WHAT IS REQUIRED
How many lines in the records below hold the string "BRMW"? Please answer with the number and nothing more.

[Stored data]
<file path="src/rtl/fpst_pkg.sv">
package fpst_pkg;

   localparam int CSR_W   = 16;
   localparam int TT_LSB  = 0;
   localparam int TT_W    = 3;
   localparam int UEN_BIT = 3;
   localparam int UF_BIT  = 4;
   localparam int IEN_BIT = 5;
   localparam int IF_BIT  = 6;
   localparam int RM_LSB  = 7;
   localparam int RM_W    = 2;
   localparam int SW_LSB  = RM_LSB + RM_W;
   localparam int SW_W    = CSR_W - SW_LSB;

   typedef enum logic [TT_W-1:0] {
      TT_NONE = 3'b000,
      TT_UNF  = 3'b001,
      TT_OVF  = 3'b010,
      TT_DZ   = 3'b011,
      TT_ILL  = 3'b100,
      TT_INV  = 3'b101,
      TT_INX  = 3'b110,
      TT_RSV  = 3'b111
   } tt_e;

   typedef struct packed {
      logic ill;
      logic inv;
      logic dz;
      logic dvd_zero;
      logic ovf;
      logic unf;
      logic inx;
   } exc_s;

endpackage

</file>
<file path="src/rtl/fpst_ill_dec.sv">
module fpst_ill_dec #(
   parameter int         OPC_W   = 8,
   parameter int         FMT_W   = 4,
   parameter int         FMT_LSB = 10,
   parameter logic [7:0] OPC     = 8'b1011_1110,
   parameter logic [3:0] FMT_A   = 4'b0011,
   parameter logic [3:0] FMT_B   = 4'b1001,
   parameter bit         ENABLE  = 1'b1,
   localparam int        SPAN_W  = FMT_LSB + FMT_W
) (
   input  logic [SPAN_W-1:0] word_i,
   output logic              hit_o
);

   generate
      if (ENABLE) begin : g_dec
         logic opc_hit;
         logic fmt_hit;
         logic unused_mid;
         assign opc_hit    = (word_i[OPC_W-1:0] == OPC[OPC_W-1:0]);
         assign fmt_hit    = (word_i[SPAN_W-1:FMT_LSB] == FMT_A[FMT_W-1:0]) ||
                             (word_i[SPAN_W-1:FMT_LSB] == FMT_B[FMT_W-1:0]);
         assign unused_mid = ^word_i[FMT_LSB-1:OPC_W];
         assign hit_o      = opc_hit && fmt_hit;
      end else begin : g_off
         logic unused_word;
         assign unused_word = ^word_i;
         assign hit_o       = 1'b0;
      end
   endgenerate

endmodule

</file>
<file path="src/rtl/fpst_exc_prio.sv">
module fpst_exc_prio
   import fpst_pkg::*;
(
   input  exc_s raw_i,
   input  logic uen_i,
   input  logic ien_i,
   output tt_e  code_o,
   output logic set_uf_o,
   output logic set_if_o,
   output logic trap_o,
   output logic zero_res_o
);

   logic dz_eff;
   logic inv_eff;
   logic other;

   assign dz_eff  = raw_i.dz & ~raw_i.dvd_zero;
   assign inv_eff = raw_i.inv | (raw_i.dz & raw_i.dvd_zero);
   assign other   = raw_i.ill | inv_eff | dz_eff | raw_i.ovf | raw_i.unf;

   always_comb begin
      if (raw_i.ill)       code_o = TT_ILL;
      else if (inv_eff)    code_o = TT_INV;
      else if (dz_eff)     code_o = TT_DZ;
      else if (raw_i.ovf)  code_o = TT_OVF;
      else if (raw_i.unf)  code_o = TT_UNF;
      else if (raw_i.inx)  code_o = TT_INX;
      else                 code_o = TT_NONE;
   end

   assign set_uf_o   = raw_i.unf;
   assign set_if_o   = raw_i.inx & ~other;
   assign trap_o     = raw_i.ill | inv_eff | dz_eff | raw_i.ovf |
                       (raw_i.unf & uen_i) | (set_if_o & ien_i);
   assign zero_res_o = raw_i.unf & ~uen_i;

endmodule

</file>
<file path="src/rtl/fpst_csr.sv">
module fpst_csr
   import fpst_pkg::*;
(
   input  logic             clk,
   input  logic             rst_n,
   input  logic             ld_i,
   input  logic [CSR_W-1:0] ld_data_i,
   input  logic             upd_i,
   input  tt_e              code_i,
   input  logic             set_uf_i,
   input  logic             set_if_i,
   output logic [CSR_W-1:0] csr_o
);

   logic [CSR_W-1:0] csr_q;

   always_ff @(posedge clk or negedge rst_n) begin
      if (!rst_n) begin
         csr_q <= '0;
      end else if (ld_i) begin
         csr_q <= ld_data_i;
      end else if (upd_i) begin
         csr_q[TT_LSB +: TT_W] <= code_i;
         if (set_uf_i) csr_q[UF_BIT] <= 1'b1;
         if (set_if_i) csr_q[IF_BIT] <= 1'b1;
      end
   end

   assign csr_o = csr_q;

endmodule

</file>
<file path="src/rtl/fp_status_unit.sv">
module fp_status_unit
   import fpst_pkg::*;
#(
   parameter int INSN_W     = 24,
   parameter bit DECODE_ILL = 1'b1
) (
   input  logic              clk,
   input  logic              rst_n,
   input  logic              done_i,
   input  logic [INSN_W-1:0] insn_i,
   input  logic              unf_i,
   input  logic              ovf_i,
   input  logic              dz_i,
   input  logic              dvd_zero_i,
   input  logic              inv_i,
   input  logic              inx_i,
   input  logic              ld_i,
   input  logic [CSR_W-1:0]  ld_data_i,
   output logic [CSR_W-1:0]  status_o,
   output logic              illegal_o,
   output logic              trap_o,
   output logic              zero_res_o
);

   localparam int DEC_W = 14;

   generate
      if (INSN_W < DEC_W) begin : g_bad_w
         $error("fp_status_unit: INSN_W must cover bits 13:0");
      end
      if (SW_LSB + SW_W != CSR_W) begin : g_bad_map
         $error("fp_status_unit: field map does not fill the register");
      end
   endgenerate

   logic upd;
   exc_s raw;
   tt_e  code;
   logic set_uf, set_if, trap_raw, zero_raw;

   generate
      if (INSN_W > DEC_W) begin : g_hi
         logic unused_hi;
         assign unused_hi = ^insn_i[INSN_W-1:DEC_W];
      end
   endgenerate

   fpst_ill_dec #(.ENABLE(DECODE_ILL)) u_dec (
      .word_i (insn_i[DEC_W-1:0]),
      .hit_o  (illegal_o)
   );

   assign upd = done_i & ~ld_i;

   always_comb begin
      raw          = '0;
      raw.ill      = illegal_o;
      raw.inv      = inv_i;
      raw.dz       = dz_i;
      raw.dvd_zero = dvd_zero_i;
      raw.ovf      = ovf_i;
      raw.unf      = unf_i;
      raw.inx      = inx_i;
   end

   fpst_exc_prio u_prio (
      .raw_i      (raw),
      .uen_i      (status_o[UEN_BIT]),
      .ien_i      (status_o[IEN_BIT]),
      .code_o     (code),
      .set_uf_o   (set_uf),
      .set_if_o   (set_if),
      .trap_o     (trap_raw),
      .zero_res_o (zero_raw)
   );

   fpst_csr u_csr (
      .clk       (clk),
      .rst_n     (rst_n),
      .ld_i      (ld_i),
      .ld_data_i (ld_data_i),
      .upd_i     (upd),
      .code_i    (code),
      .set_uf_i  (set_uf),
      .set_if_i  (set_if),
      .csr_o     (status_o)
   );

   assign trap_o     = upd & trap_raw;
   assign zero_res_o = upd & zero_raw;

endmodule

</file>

...

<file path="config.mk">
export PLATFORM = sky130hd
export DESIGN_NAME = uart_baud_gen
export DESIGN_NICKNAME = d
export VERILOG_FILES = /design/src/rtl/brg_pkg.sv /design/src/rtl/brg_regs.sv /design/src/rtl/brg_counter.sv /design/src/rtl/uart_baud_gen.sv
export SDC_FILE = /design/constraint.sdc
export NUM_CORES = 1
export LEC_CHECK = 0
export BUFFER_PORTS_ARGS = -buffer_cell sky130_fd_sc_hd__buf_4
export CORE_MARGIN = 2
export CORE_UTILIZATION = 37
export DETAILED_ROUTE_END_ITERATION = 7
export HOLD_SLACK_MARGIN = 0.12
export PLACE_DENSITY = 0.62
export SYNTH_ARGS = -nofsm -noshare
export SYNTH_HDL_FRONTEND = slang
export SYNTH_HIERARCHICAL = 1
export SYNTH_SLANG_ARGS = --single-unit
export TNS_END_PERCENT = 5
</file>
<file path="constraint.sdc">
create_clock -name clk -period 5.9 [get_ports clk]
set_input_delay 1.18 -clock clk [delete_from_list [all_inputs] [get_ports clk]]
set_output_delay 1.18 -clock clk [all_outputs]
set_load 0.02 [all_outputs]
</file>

* * *

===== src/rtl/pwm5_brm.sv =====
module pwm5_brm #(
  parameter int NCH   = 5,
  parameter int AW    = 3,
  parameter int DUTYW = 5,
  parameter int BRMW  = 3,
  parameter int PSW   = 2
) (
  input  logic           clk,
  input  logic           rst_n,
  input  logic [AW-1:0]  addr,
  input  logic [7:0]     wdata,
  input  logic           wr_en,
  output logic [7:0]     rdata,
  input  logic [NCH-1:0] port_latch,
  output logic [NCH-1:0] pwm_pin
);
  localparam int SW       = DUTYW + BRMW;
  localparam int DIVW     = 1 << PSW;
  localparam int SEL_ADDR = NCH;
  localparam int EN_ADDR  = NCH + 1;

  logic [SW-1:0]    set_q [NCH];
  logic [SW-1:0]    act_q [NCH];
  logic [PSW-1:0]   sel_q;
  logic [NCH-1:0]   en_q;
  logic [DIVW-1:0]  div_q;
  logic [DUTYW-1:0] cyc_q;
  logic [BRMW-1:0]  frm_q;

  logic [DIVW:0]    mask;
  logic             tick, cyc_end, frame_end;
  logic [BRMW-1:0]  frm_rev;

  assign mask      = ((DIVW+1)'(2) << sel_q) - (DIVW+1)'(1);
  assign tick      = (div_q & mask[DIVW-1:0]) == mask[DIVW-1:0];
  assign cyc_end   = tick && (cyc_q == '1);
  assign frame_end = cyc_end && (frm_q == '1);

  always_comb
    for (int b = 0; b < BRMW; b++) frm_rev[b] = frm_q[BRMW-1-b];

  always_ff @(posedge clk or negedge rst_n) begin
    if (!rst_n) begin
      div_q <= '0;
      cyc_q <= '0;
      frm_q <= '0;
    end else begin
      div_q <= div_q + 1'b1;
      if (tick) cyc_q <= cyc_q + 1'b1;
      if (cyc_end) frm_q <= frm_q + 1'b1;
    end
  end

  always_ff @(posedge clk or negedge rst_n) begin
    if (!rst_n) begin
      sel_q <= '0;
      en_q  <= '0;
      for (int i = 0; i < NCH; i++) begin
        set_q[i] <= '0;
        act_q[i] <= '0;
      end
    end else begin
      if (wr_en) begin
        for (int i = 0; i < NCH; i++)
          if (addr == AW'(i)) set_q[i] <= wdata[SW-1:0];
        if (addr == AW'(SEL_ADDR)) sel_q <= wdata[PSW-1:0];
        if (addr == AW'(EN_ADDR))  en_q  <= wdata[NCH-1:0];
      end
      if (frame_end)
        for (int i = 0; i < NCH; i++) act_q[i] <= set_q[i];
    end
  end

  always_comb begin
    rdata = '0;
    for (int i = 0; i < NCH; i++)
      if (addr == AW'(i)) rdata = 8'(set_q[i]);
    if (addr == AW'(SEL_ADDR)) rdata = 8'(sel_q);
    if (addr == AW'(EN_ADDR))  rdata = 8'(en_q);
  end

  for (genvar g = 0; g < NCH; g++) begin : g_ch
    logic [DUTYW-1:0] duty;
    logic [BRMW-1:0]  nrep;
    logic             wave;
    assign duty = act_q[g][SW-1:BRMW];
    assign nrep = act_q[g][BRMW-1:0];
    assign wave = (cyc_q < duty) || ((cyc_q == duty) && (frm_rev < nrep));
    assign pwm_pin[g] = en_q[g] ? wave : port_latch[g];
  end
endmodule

WORKED SOLUTION
8